說起眼動追蹤研究,得知道從眼動追蹤技術收集來的有不同類型的數據(例如,我們的眼睛注視一個物體的時間長度,我們的眼睛在視覺場景中移動的頻率)。

因此,根據所分析的內容,一些研究表明,我們查看虛假內容時會更關注,而另一些研究則表明相反的情況。

市場上的人工智能假新聞檢測系統已經在藉助行爲科學的見解,來幫着標記並警告我們防範假新聞內容。因此,同樣的人工智能系統開始出現在我們的新聞推送中,併爲我們獨特的用戶資料提供定製保護,這並非遙不可及。所有這一切的問題在於,我們在瞭解什麼是有效的方面仍有很多基礎工作要做,同時還要檢查我們是否想要這樣。

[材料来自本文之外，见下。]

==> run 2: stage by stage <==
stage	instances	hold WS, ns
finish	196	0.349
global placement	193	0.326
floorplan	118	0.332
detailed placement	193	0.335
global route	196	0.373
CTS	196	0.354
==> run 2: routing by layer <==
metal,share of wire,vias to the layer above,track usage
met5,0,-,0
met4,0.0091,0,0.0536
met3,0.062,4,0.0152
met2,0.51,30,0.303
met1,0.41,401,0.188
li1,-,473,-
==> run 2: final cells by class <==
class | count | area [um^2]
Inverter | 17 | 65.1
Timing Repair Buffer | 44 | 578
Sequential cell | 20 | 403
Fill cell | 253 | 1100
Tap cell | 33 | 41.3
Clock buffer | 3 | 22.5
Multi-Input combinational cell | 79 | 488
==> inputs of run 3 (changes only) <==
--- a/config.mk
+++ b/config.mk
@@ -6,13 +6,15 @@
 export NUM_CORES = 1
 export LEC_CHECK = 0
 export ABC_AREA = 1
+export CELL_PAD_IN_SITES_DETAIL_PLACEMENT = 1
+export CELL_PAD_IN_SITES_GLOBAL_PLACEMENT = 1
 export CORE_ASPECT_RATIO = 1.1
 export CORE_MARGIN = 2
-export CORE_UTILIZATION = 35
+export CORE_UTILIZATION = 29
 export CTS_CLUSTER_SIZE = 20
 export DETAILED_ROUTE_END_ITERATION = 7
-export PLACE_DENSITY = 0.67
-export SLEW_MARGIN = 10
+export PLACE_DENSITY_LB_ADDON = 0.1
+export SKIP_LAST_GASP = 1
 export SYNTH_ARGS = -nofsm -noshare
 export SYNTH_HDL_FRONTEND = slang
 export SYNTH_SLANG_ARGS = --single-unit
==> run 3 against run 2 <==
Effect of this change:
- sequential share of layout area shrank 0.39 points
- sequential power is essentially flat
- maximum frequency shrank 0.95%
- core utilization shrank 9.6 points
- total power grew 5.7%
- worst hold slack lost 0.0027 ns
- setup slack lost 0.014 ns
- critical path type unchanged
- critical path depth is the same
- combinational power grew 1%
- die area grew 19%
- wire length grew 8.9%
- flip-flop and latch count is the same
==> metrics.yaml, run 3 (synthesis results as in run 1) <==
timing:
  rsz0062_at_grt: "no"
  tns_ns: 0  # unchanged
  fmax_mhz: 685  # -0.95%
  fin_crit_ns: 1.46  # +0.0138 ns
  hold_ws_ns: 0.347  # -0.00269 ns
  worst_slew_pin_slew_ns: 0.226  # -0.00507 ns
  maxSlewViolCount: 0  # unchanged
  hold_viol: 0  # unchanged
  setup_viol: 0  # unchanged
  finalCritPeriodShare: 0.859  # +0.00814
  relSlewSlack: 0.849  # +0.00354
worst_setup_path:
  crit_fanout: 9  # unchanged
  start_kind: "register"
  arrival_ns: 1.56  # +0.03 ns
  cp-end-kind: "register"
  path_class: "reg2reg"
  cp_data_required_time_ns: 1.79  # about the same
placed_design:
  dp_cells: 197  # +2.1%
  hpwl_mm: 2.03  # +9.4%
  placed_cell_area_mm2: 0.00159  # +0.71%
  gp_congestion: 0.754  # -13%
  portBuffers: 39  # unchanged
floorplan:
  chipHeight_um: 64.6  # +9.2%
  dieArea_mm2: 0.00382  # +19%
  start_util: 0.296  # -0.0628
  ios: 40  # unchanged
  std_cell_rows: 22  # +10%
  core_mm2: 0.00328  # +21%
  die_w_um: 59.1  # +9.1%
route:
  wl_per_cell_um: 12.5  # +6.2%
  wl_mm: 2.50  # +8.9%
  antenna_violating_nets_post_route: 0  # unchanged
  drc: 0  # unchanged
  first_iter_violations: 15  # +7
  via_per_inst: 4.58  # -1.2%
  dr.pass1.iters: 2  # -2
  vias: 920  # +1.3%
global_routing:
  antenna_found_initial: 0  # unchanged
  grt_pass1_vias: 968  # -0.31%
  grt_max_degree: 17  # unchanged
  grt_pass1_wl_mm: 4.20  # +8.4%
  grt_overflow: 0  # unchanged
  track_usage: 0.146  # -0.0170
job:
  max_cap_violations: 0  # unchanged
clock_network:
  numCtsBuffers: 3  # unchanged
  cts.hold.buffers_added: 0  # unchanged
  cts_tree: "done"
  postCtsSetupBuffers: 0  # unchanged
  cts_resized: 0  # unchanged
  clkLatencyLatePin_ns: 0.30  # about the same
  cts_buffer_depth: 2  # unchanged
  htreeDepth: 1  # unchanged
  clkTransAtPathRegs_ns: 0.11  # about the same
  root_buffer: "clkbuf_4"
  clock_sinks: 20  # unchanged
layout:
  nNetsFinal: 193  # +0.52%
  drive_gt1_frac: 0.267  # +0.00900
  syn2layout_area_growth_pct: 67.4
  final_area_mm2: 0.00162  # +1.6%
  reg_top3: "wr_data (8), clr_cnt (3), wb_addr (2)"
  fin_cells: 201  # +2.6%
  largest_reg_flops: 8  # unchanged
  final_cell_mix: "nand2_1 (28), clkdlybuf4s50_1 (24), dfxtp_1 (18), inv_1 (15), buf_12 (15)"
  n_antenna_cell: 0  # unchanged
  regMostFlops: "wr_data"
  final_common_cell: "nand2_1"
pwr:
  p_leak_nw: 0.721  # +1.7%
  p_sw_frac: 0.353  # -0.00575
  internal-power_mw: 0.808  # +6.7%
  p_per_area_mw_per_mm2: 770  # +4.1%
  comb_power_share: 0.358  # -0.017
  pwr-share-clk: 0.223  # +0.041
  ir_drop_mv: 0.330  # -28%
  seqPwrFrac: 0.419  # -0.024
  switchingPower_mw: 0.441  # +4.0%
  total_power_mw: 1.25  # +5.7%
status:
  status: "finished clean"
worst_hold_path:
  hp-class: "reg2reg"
--- src/rtl/mem_arbiter_rr_arb2.sv ---
// Two-way round-robin grant: a lone requester wins, a tie goes to the
// port that was not granted last.
module rr_arb2
   import mem_arbiter_pkg::*;
(
   input  logic [NUM_PORTS-1:0] req,
   input  logic                 last,
   output logic [NUM_PORTS-1:0] gnt
);

   // One-hot grant from the request pair and the last-grant pointer.
   always_comb begin
      gnt = '0;
      case (req)
         2'b01:   gnt = 2'b01;
         2'b10:   gnt = 2'b10;
         2'b11:   gnt = last ? 2'b01 : 2'b10;
         default: gnt = '0;
      endcase
   end

endmodule
`config.mk`:
```
export PLATFORM = sky130hd
export DESIGN_NAME = btn_typematic
export DESIGN_NICKNAME = d
export VERILOG_FILES = /design/src/rtl/btn_typematic.sv
export SDC_FILE = /design/constraint.sdc
export NUM_CORES = 1
export LEC_CHECK = 0
export CAP_MARGIN = 20
export CORE_MARGIN = 2
export CORE_UTILIZATION = 50
export DETAILED_ROUTE_END_ITERATION = 6
export PLACE_DENSITY = 0.66
export REMOVE_ABC_BUFFERS = 1
export SYNTH_ARGS = -nofsm -noshare
export SYNTH_HDL_FRONTEND = slang
export SYNTH_SLANG_ARGS = --single-unit
```
`constraint.sdc`:
```
create_clock -name clk_in -period 2.8 [get_ports clk_in]
set_clock_uncertainty 0.15 [all_clocks]
set_input_delay 0.56 -clock clk_in [delete_from_list [all_inputs] [get_ports clk_in]]
set_output_delay 0.56 -clock clk_in [all_outputs]
set_load 0.03 [all_outputs]
```
### src/rtl/add_approx_pipe.sv
// Segmented pipelined unsigned adder with optional lower-part-OR approximation
// on the low APPROX_BITS bits and a saturating count of approximation errors.
module add_approx_pipe #(
  parameter int WIDTH       = 8,
  parameter int SEG         = 4,
  parameter int APPROX_BITS = 2,
  parameter int CNT_W       = 16
) (
  input  logic             clk,
  input  logic             rst_n,
  input  logic             in_valid,
  output logic             in_ready,
  input  logic [WIDTH-1:0] a,
  input  logic [WIDTH-1:0] b,
  input  logic             approx_en,
  output logic             out_valid,
  input  logic             out_ready,
  output logic [WIDTH:0]   o,
  output logic             out_approx,
  output logic [CNT_W-1:0] err_cnt,
  input  logic             err_clr
);

  localparam int          NSTG    = WIDTH / SEG;
  localparam int          LI      = (APPROX_BITS > 0) ? APPROX_BITS - 1 : 0;
  localparam bit          APX_ON  = (APPROX_BITS > 0);
  localparam logic [SEG:0] LO_MASK = (SEG + 1)'((1 << APPROX_BITS) - 1);

  function automatic logic [CNT_W-1:0] sat_inc(input logic [CNT_W-1:0] v);
    return (&v) ? v : v + 1'b1;
  endfunction

  logic [NSTG-1:0]            vld_q, vld_d, cy_q, cy_d, apx_q, apx_d, err_q, err_d;
  logic [NSTG-1:0][WIDTH-1:0] a_q, a_d, b_q, b_d, sum_q, sum_d;
  logic [CNT_W-1:0]           err_cnt_q, err_cnt_d;
  logic [SEG:0]               a_seg, b_seg, lo_or, exact0, approx0, s0, seg_sum;
  logic                       loa_c, use_apx, lo_mismatch, en, out_hs;
  logic                       unused_ops;

  assign en         = !vld_q[NSTG-1] || out_ready;
  assign in_ready   = en;
  assign out_hs     = vld_q[NSTG-1] && out_ready;
  assign out_valid  = vld_q[NSTG-1];
  assign o          = {cy_q[NSTG-1], sum_q[NSTG-1]};
  assign out_approx = apx_q[NSTG-1];
  assign err_cnt    = err_cnt_q;
  // Last stage no longer needs its operand copies.
  assign unused_ops = ^{a_q[NSTG-1], b_q[NSTG-1]};

  always_comb begin
    vld_d   = '0;
    cy_d    = '0;
    apx_d   = '0;
    err_d   = '0;
    a_d     = '0;
    b_d     = '0;
    sum_d   = '0;
    seg_sum = '0;

    // Stage 0: segment 0, either exact or with an OR'd low part and LOA carry.
    a_seg       = {1'b0, a[SEG-1:0]};
    b_seg       = {1'b0, b[SEG-1:0]};
    lo_or       = (a_seg | b_seg) & LO_MASK;
    loa_c       = a[LI] & b[LI];
    use_apx     = approx_en && APX_ON;
    exact0      = a_seg + b_seg;
    approx0     = (((a_seg >> APPROX_BITS) + (b_seg >> APPROX_BITS) + (SEG + 1)'(loa_c))
                   << APPROX_BITS) | lo_or;
    lo_mismatch = (lo_or + ((SEG + 1)'(loa_c) << APPROX_BITS))
                  != ((a_seg & LO_MASK) + (b_seg & LO_MASK));
    s0          = use_apx ? approx0 : exact0;

    vld_d[0]           = in_valid;
    a_d[0]             = a;
    b_d[0]             = b;
    apx_d[0]           = approx_en;
    err_d[0]           = use_apx && lo_mismatch;
    sum_d[0][SEG-1:0]  = s0[SEG-1:0];
    cy_d[0]            = s0[SEG];

    // Stages 1..NSTG-1: next segment plus the registered carry.
    for (int k = 1; k < NSTG; k++) begin
      seg_sum  = {1'b0, a_q[k-1][k*SEG +: SEG]} + {1'b0, b_q[k-1][k*SEG +: SEG]}
                 + (SEG + 1)'(cy_q[k-1]);
      vld_d[k] = vld_q[k-1];
      a_d[k]   = a_q[k-1];
      b_d[k]   = b_q[k-1];
      apx_d[k] = apx_q[k-1];
      err_d[k] = err_q[k-1];
      sum_d[k] = sum_q[k-1];
      sum_d[k][k*SEG +: SEG] = seg_sum[SEG-1:0];
      cy_d[k]  = seg_sum[SEG];
    end
  end

  always_comb begin
    err_cnt_d = err_cnt_q;
    if (err_clr) begin
      err_cnt_d = '0;
    end else if (out_hs && err_q[NSTG-1]) begin
      err_cnt_d = sat_inc(err_cnt_q);
    end
  end

  // Whole pipe advances together; a stalled output freezes every stage.
  always_ff @(posedge clk or negedge rst_n) begin
    if (!rst_n) begin
      vld_q <= '0;
      cy_q  <= '0;
      apx_q <= '0;
      err_q <= '0;
      a_q   <= '0;
      b_q   <= '0;
      sum_q <= '0;
    end else if (en) begin
      vld_q <= vld_d;
      cy_q  <= cy_d;
      apx_q <= apx_d;
      err_q <= err_d;
      a_q   <= a_d;
      b_q   <= b_d;
      sum_q <= sum_d;
    end
  end

  always_ff @(posedge clk or negedge rst_n) begin
    if (!rst_n) begin
      err_cnt_q <= '0;
    end else begin
      err_cnt_q <= err_cnt_d;
    end
  end

endmodule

在最糟糕的情形下,我們僅僅把假新聞當作線上的問題,並拿此當作使用人工智能來解決它的藉口。

但虛假和不準確的內容到處都是,而且在線下也被討論。

不僅如此,我們並非一開始就相信所有的假新聞,有時我們在討論中用它來說明壞點子。

在想象的最佳情形中,數據科學和行爲科學對假新聞可能引發的各種危害的規模信心滿滿。

但是,即便在這兒,人工智能應用與科學魔法相結合,或許依然是極爲糟糕的替代品,比不上不那麼複雜但更有效的解決方案。